A Princess’ One-Sided Love is a lively costume drama setthe middle of the Joseon era. It is refreshingly free of sentimentality and high-seriousness. Shin Films had the resources to produce a number of sagŭk historical dramas, but few achieve the humour of Choi’s. If only it had been shot in colour! Audiences nowadays can still appreciate how comically outrageous princess Suk-gyeong’s behaviour is: chasing a man-- lower-status at that, defying her mother, insulting her grandfather, prowling the capital dressed as a man. As part of the film’s promotion, a special pre-release screening was held for a women-only audience. Maybe just a gimmick, but it would be nice to know what the reaction had been.

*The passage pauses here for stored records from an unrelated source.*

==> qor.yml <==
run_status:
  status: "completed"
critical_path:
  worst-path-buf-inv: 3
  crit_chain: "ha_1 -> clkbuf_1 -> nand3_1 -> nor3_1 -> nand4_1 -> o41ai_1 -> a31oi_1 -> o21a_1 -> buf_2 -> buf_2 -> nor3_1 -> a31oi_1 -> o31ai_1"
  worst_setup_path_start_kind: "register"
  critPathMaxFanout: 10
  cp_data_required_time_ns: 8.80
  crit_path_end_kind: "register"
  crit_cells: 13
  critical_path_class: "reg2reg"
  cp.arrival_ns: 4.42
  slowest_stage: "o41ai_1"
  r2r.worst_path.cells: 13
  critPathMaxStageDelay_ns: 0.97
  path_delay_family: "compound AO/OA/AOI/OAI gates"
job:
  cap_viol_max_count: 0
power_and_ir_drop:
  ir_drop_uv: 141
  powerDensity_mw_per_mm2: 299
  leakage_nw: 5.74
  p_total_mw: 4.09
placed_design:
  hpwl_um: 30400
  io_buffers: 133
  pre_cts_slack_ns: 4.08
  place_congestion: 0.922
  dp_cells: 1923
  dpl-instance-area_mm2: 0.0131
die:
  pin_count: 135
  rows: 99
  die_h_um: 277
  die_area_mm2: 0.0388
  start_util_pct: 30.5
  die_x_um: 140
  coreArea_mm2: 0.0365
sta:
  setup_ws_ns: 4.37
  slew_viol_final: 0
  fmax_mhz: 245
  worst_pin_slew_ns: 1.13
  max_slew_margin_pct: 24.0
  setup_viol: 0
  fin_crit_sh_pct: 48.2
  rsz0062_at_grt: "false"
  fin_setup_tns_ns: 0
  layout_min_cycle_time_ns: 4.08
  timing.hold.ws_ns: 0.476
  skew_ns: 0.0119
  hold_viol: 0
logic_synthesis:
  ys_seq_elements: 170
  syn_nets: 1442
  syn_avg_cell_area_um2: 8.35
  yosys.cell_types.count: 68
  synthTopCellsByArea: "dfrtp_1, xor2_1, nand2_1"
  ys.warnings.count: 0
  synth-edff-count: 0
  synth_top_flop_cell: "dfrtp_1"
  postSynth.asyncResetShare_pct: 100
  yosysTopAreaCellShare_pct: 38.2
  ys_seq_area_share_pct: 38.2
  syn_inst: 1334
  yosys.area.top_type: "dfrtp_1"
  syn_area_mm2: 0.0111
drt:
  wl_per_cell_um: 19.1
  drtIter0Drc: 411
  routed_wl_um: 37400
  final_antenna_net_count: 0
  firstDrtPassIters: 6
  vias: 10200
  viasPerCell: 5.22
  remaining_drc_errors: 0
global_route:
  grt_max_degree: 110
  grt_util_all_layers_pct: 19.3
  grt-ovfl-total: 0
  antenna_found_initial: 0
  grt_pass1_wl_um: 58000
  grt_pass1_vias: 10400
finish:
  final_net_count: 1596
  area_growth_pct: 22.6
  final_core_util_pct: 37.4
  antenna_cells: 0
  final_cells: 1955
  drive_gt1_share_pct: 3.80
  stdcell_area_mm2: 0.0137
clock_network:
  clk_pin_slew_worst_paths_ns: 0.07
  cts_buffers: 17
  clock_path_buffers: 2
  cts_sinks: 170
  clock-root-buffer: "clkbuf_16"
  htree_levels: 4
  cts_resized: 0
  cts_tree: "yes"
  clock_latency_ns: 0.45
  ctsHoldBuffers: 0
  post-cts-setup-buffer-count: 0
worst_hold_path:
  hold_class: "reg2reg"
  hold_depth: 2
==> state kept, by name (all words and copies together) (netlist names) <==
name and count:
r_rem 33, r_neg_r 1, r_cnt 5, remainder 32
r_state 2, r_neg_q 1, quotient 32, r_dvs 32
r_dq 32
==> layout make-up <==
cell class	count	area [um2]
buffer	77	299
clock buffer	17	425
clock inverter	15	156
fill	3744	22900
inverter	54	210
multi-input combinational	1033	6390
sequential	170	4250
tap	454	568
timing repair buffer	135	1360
==> src/rtl/univ_reg_seq_pkg.sv <==
// Shared definitions for the universal register / auto-repeat sequencer.
//   - MODE_* : operation select encodings for the 3-bit mode input.
//   - state_e: sequencer FSM state encoding.
//   - is_seq_mode(): true for modes that the sequencer may repeat.
package univ_reg_seq_pkg;

    localparam logic [2:0] MODE_HOLD = 3'b000;
    localparam logic [2:0] MODE_LOAD = 3'b001;
    localparam logic [2:0] MODE_SHL  = 3'b010;
    localparam logic [2:0] MODE_SHR  = 3'b011;
    localparam logic [2:0] MODE_ROTL = 3'b100;
    localparam logic [2:0] MODE_ROTR = 3'b101;
    localparam logic [2:0] MODE_INC  = 3'b110;
    localparam logic [2:0] MODE_DEC  = 3'b111;

    typedef enum logic {
        ST_IDLE = 1'b0,
        ST_RUN  = 1'b1
    } state_e;

    // HOLD and LOAD are not repeatable; everything from SHL upwards is.
    function automatic logic is_seq_mode(input logic [2:0] m);
        return m[2] | m[1];
    endfunction

endpackage
===== config.mk =====
export PLATFORM = sky130hd
export DESIGN_NAME = config_write_sequencer
export DESIGN_NICKNAME = d
export VERILOG_FILES = /design/src/rtl/backend_cfg_pkg.sv /design/src/rtl/cfg_req_fifo.sv /design/src/rtl/config_write_sequencer.sv
export SDC_FILE = /design/constraint.sdc
export NUM_CORES = 1
export LEC_CHECK = 0
export BUFFER_PORTS_ARGS = -buffer_cell sky130_fd_sc_hd__buf_2
export CAP_MARGIN = 20
export CORE_MARGIN = 5
export CORE_UTILIZATION = 30
export CTS_BUF_LIST = sky130_fd_sc_hd__clkbuf_4
export CTS_CLUSTER_SIZE = 14
export DETAILED_ROUTE_END_ITERATION = 7
export PLACE_DENSITY = 0.56
export SLEW_MARGIN = 10
export SYNTH_ARGS = -nofsm -noshare
export SYNTH_HDL_FRONTEND = slang
export SYNTH_HIERARCHICAL = 1
export SYNTH_SLANG_ARGS = --single-unit

===== constraint.sdc =====
create_clock -name clock -period 3.85 [get_ports clock]
set_input_delay 0.385 -clock clock [delete_from_list [all_inputs] [get_ports clock]]
set_output_delay 0.385 -clock clock [all_outputs]
set_load 0.005 [all_outputs]
[src/rtl/vga_rx_monitor.sv]
// VGA receive-side monitor: measures sync timing, tracks pixel position, classifies
// pixel colours and locks once two consecutive frames show identical timing.
module vga_rx_monitor #(
  parameter logic [11:0] bgColor = 12'h00f,
  parameter logic [11:0] fgColor = 12'hf00
) (
  input  logic        clk,
  input  logic        resetn,
  input  logic        pix_en,
  input  logic        hsync,
  input  logic        vsync,
  input  logic [3:0]  R,
  input  logic [3:0]  G,
  input  logic [3:0]  B,
  output logic [9:0]  px_x,
  output logic [9:0]  px_y,
  output logic        px_valid,
  output logic        px_is_fg,
  output logic        px_is_bg,
  output logic [11:0] h_total,
  output logic [11:0] h_sync_w,
  output logic [11:0] v_total,
  output logic [11:0] v_sync_w,
  output logic        locked,
  output logic        frame_start,
  output logic        err,
  output logic [1:0]  dbg_state
);

  typedef enum logic [1:0] {
    ST_SEARCH  = 2'd0,
    ST_MEASURE = 2'd1,
    ST_LOCKED  = 2'd2
  } state_t;

  state_t      r_state;
  logic        r_hs, r_hs_d, r_vs, r_vs_d;
  logic [11:0] r_rgb;
  logic [11:0] r_hcnt, r_hlow, r_vcnt, r_vlow;
  logic [11:0] r_h_total, r_h_sync_w, r_v_total, r_v_sync_w;
  logic [9:0]  r_px_x, r_px_y;
  logic        r_y_arm;
  logic        r_px_valid, r_px_is_fg, r_px_is_bg, r_frame_start, r_locked, r_err;
  logic [11:0] r_ref_ht, r_ref_vt;
  logic        r_ht_valid, r_vt_valid, r_line_bad;

  logic        w_hs_fall, w_hs_rise, w_vs_fall, w_vs_rise, w_pix_on;
  logic [11:0] w_ht_new;
  logic        w_line_diff, w_frame_clean, w_lock_miss;

  function automatic logic [11:0] sat12(input logic [11:0] v);
    return (v == 12'hfff) ? v : v + 12'd1;
  endfunction

  function automatic logic [9:0] sat10(input logic [9:0] v);
    return (v == 10'h3ff) ? v : v + 10'd1;
  endfunction

  // Edges compare the newest registered sample against the one before it.
  assign w_hs_fall     = r_hs_d & ~r_hs;
  assign w_hs_rise     = ~r_hs_d & r_hs;
  assign w_vs_fall     = r_vs_d & ~r_vs;
  assign w_vs_rise     = ~r_vs_d & r_vs;
  assign w_pix_on      = r_hs & r_vs & (r_rgb != 12'h000);
  assign w_ht_new      = sat12(r_hcnt);
  assign w_line_diff   = w_hs_fall & r_ht_valid & (w_ht_new != r_ref_ht);
  assign w_frame_clean = ~r_line_bad & ~w_line_diff;
  assign w_lock_miss   = (w_hs_fall & (w_ht_new != r_ref_ht)) |
                         (w_vs_fall & (r_vcnt != r_ref_vt));

  always_ff @(posedge clk or negedge resetn) begin
    if (!resetn) begin
      r_state       <= ST_SEARCH;
      r_hs          <= 1'b1;
      r_hs_d        <= 1'b1;
      r_vs          <= 1'b1;
      r_vs_d        <= 1'b1;
      r_rgb         <= 12'd0;
      r_hcnt        <= 12'd0;
      r_hlow        <= 12'd0;
      r_vcnt        <= 12'd0;
      r_vlow        <= 12'd0;
      r_h_total     <= 12'd0;
      r_h_sync_w    <= 12'd0;
      r_v_total     <= 12'd0;
      r_v_sync_w    <= 12'd0;
      r_px_x        <= 10'd0;
      r_px_y        <= 10'd0;
      r_y_arm       <= 1'b0;
      r_px_valid    <= 1'b0;
      r_px_is_fg    <= 1'b0;
      r_px_is_bg    <= 1'b0;
      r_frame_start <= 1'b0;
      r_locked      <= 1'b0;
      r_err         <= 1'b0;
      r_ref_ht      <= 12'd0;
      r_ref_vt      <= 12'd0;
      r_ht_valid    <= 1'b0;
      r_vt_valid    <= 1'b0;
      r_line_bad    <= 1'b0;
    end else begin
      r_px_valid    <= 1'b0;
      r_px_is_fg    <= 1'b0;
      r_px_is_bg    <= 1'b0;
      r_frame_start <= 1'b0;
      if (pix_en) begin
        r_hs   <= hsync;
        r_hs_d <= r_hs;
        r_vs   <= vsync;
        r_vs_d <= r_vs;
        r_rgb  <= {R, G, B};

        if (w_hs_fall) begin
          r_hcnt    <= 12'd0;
          r_h_total <= w_ht_new;
          r_hlow    <= 12'd1;
        end else begin
          r_hcnt <= sat12(r_hcnt);
          if (!r_hs) r_hlow <= sat12(r_hlow);
        end
        if (w_hs_rise) r_h_sync_w <= r_hlow;

        // A line start coincident with the frame start is line 1 of the new frame.
        if (w_vs_fall) begin
          r_vcnt        <= w_hs_fall ? 12'd1 : 12'd0;
          r_vlow        <= w_hs_fall ? 12'd1 : 12'd0;
          r_v_total     <= r_vcnt;
          r_frame_start <= 1'b1;
        end else if (w_hs_fall) begin
          r_vcnt <= sat12(r_vcnt);
          if (!r_vs) r_vlow <= sat12(r_vlow);
        end
        if (w_vs_rise) r_v_sync_w <= r_vlow;

        r_px_x <= w_hs_rise ? 10'd0 : sat10(r_px_x);
        if (w_vs_rise) r_y_arm <= 1'b1;
        if (w_hs_rise) begin
          if (r_y_arm || w_vs_rise) begin
            r_px_y  <= 10'd0;
            r_y_arm <= 1'b0;
          end else begin
            r_px_y <= sat10(r_px_y);
          end
        end

        r_px_valid <= w_pix_on;
        r_px_is_fg <= w_pix_on && (r_rgb == fgColor);
        r_px_is_bg <= w_pix_on && (r_rgb == bgColor) && (bgColor != fgColor);

        case (r_state)
          ST_SEARCH: begin
            if (w_vs_fall) begin
              r_state    <= ST_MEASURE;
              r_ht_valid <= 1'b0;
              r_vt_valid <= 1'b0;
              r_line_bad <= 1'b0;
            end
          end
          ST_MEASURE: begin
            if (w_hs_fall) begin
              r_ref_ht   <= w_ht_new;
              r_ht_valid <= 1'b1;
              if (w_line_diff) r_line_bad <= 1'b1;
            end
            // The line closed on this sample belongs to the frame ending here.
            if (w_vs_fall) begin
              if (w_frame_clean && r_vt_valid && (r_vcnt == r_ref_vt)) begin
                r_state  <= ST_LOCKED;
                r_locked <= 1'b1;
              end
              r_ref_vt   <= r_vcnt;
              r_vt_valid <= w_frame_clean;
              r_line_bad <= 1'b0;
            end
          end
          ST_LOCKED: begin
            if (w_lock_miss) begin
              r_state  <= ST_SEARCH;
              r_locked <= 1'b0;
              r_err    <= 1'b1;
            end
          end
          default: begin
            r_state  <= ST_SEARCH;
            r_locked <= 1'b0;
          end
        endcase
      end
    end
  end

  assign px_x        = r_px_x;
  assign px_y        = r_px_y;
  assign px_valid    = r_px_valid;
  assign px_is_fg    = r_px_is_fg;
  assign px_is_bg    = r_px_is_bg;
  assign h_total     = r_h_total;
  assign h_sync_w    = r_h_sync_w;
  assign v_total     = r_v_total;
  assign v_sync_w    = r_v_sync_w;
  assign locked      = r_locked;
  assign frame_start = r_frame_start;
  assign err         = r_err;
  assign dbg_state   = r_state;

endmodule
--- src/rtl/codec_i2c_arbiter.sv ---
//------------------------------------------------------------------------------
// codec_i2c_arbiter: codec init sequencer + 2-port round-robin arbiter for one
// i2c_com engine; optional WAIT_END watchdog under `ARB_TIMEOUT_EN.
// Revision: 1.0
//------------------------------------------------------------------------------
`default_nettype none

module codec_i2c_arbiter #(
  parameter int         DIV       = 1249,
  parameter int         MAX_RETRY = 3,
  parameter logic [7:0] DEV_ADDR  = 8'h34
`ifdef ARB_TIMEOUT_EN
  , parameter int       TMO_CYC   = 2000000
`endif
) (
  input  logic        clock_50m,
  input  logic        reset_n,
  output logic        clock_i2c,
  output logic [23:0] i2c_data,
  output logic        start,
  input  logic        tr_end,
  input  logic        ack,
  input  logic        req0,
  input  logic        req1,
  input  logic [15:0] wdata0,
  input  logic [15:0] wdata1,
  output logic        done0,
  output logic        done1,
  output logic        err0,
  output logic        err1,
  output logic        init_done,
  output logic        cfg_err,
  output logic        busy
);

  localparam int c_GUARD = 2 * (DIV + 1);
  localparam int c_DIV_W = $clog2(DIV + 2);
  localparam int c_GRD_W = $clog2(c_GUARD + 1);
  localparam int c_RTY_W = $clog2(MAX_RETRY + 2);

  localparam logic [2:0] c_IDLE     = 3'd0;
  localparam logic [2:0] c_ISSUE    = 3'd1;
  localparam logic [2:0] c_WAIT_END = 3'd2;
  localparam logic [2:0] c_CHECK    = 3'd3;
  localparam logic [2:0] c_WAIT_CLR = 3'd4;
  localparam logic [2:0] c_FINISH   = 3'd5;

  logic [c_DIV_W-1:0] div_cnt_q;
  logic               clk_i2c_q;
  logic               tr_m_q, tr_s_q, ack_m_q, ack_s_q;
  logic [2:0]         state_q, state_d;
  logic [3:0]         idx_q;
  logic [15:0]        word_q;
  logic [23:0]        i2c_data_q;
  logic               start_q, busy_q, init_done_q, cfg_err_q;
  logic               done0_q, done1_q, err0_q, err1_q;
  logic               gnt_q, rr_q, retry_q, fail_q;
  logic [c_RTY_W-1:0] rty_cnt_q;
  logic [c_GRD_W-1:0] grd_cnt_q;
  logic               w_grant, w_guard_done, w_tmo_hit, w_nack;

  function automatic logic [15:0] init_word(input logic [3:0] i);
    case (i)
      4'd0:    init_word = 16'h001f;
      4'd1:    init_word = 16'h021f;
      4'd2:    init_word = 16'h0479;
      4'd3:    init_word = 16'h0679;
      4'd4:    init_word = 16'h08f8;
      4'd5:    init_word = 16'h0a00;
      4'd6:    init_word = 16'h0c00;
      4'd7:    init_word = 16'h0e01;
      4'd8:    init_word = 16'h1006;
      4'd9:    init_word = 16'h1201;
      default: init_word = 16'h0000;
    endcase
  endfunction

  always_ff @(posedge clock_50m or negedge reset_n) begin
    if (!reset_n) begin
      div_cnt_q <= '0;
      clk_i2c_q <= 1'b0;
      tr_m_q    <= 1'b0;
      tr_s_q    <= 1'b0;
      ack_m_q   <= 1'b0;
      ack_s_q   <= 1'b0;
    end else begin
      if (div_cnt_q == c_DIV_W'(DIV)) begin
        div_cnt_q <= '0;
        clk_i2c_q <= ~clk_i2c_q;
      end else begin
        div_cnt_q <= div_cnt_q + 1'b1;
      end
      tr_m_q  <= tr_end;
      tr_s_q  <= tr_m_q;
      ack_m_q <= ack;
      ack_s_q <= ack_m_q;
    end
  end

  // Tie goes to rr_q; otherwise the lone requester (req0 low => port 1).
  assign w_grant      = (req0 && req1) ? rr_q : !req0;
  assign w_guard_done = !tr_s_q && (grd_cnt_q == c_GRD_W'(c_GUARD - 1));

`ifdef ARB_TIMEOUT_EN
  logic [31:0] tmo_cnt_q;
  logic        tmo_q;

  assign w_tmo_hit = (state_q == c_WAIT_END) && !tr_s_q && (tmo_cnt_q == 32'(TMO_CYC - 1));
  assign w_nack    = ack_s_q | tmo_q;

  always_ff @(posedge clock_50m or negedge reset_n) begin
    if (!reset_n) begin
      tmo_cnt_q <= '0;
      tmo_q     <= 1'b0;
    end else begin
      if (state_q == c_ISSUE) tmo_cnt_q <= '0;
      else if (state_q == c_WAIT_END && !tr_s_q && !w_tmo_hit) tmo_cnt_q <= tmo_cnt_q + 32'd1;
      if (w_tmo_hit) tmo_q <= 1'b1;
      else if (state_q == c_CHECK) tmo_q <= 1'b0;
    end
  end
`else
  assign w_tmo_hit = 1'b0;
  assign w_nack    = ack_s_q;
`endif

  always_comb begin
    state_d = state_q;
    case (state_q)
      c_IDLE:     if (!init_done_q || req0 || req1) state_d = c_ISSUE;
      c_ISSUE:    state_d = c_WAIT_END;
      c_WAIT_END: if (tr_s_q || w_tmo_hit) state_d = c_CHECK;
      c_CHECK:    state_d = c_WAIT_CLR;
      c_WAIT_CLR: if (w_guard_done) state_d = retry_q ? c_ISSUE : c_FINISH;
      c_FINISH:   state_d = c_IDLE;
      default:    state_d = c_IDLE;
    endcase
  end

  always_ff @(posedge clock_50m or negedge reset_n) begin
    if (!reset_n) begin
      state_q     <= c_IDLE;
      idx_q       <= '0;
      word_q      <= '0;
      i2c_data_q  <= '0;
      start_q     <= 1'b0;
      busy_q      <= 1'b0;
      init_done_q <= 1'b0;
      cfg_err_q   <= 1'b0;
      done0_q     <= 1'b0;
      done1_q     <= 1'b0;
      err0_q      <= 1'b0;
      err1_q      <= 1'b0;
      gnt_q       <= 1'b0;
      rr_q        <= 1'b0;
      retry_q     <= 1'b0;
      fail_q      <= 1'b0;
      rty_cnt_q   <= '0;
      grd_cnt_q   <= '0;
    end else begin
      state_q <= state_d;
      done0_q <= 1'b0;
      done1_q <= 1'b0;
      err0_q  <= 1'b0;
      err1_q  <= 1'b0;
      if (state_q == c_WAIT_CLR && !tr_s_q && !w_guard_done) grd_cnt_q <= grd_cnt_q + 1'b1;
      else grd_cnt_q <= '0;
      case (state_q)
        c_IDLE: begin
          if (!init_done_q) begin
            word_q <= init_word(idx_q);
          end else if (req0 || req1) begin
            gnt_q  <= w_grant;
            word_q <= w_grant ? wdata1 : wdata0;
          end
        end
        c_ISSUE: begin
          i2c_data_q <= {DEV_ADDR, word_q};
          start_q    <= 1'b1;
          busy_q     <= 1'b1;
        end
        c_WAIT_END: if (tr_s_q || w_tmo_hit) start_q <= 1'b0;
        c_CHECK: begin
          if (!w_nack) begin
            fail_q  <= 1'b0;
            retry_q <= 1'b0;
          end else if (rty_cnt_q < c_RTY_W'(MAX_RETRY)) begin
            rty_cnt_q <= rty_cnt_q + 1'b1;
            retry_q   <= 1'b1;
            fail_q    <= 1'b0;
          end else begin
            fail_q  <= 1'b1;
            retry_q <= 1'b0;
          end
        end
        c_FINISH: begin
          if (!init_done_q) begin
            if (fail_q) cfg_err_q <= 1'b1;
            idx_q <= idx_q + 4'd1;
            if (idx_q == 4'd9) init_done_q <= 1'b1;
          end else begin
            done0_q <= !gnt_q;
            done1_q <= gnt_q;
            err0_q  <= !gnt_q && fail_q;
            err1_q  <= gnt_q && fail_q;
            rr_q    <= ~gnt_q;
          end
          busy_q    <= 1'b0;
          rty_cnt_q <= '0;
        end
        default: ;
      endcase
    end
  end

  assign clock_i2c = clk_i2c_q;
  assign i2c_data  = i2c_data_q;
  assign start     = start_q;
  assign busy      = busy_q;
  assign init_done = init_done_q;
  assign cfg_err   = cfg_err_q;
  assign done0     = done0_q;
  assign done1     = done1_q;
  assign err0      = err0_q;
  assign err1      = err1_q;

endmodule

`default_nettype wire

Suk-gyeong is the vivacious sixth and youngest daughter of late king Hyojong (d. 1659). Her brother is now King Hyeonjong, while her five sisters have been married off to important but fairly dull court nobles, a fate she is determined to avoid. After she spots a handsome young scholar of the Confucian Academy, Suk-gyeong sallies forth into the capital to track him down, with the connivance of some family members and to the fury of others. Outside the protective cocoon of the palace, she experiences the life of those less fortunate – but that doesn't dim her refreshingly reckless nature.

Suk-gyeong seems a polar opposite to the long-suffering Jum-soon of Choi’s first film. She is played by Nam Jeong-im, one of the wildly popular young stars displacing Choi and her generation at the box offices by the late-1960s. How popular? This is only one of some 53 films Nam appeared in that year.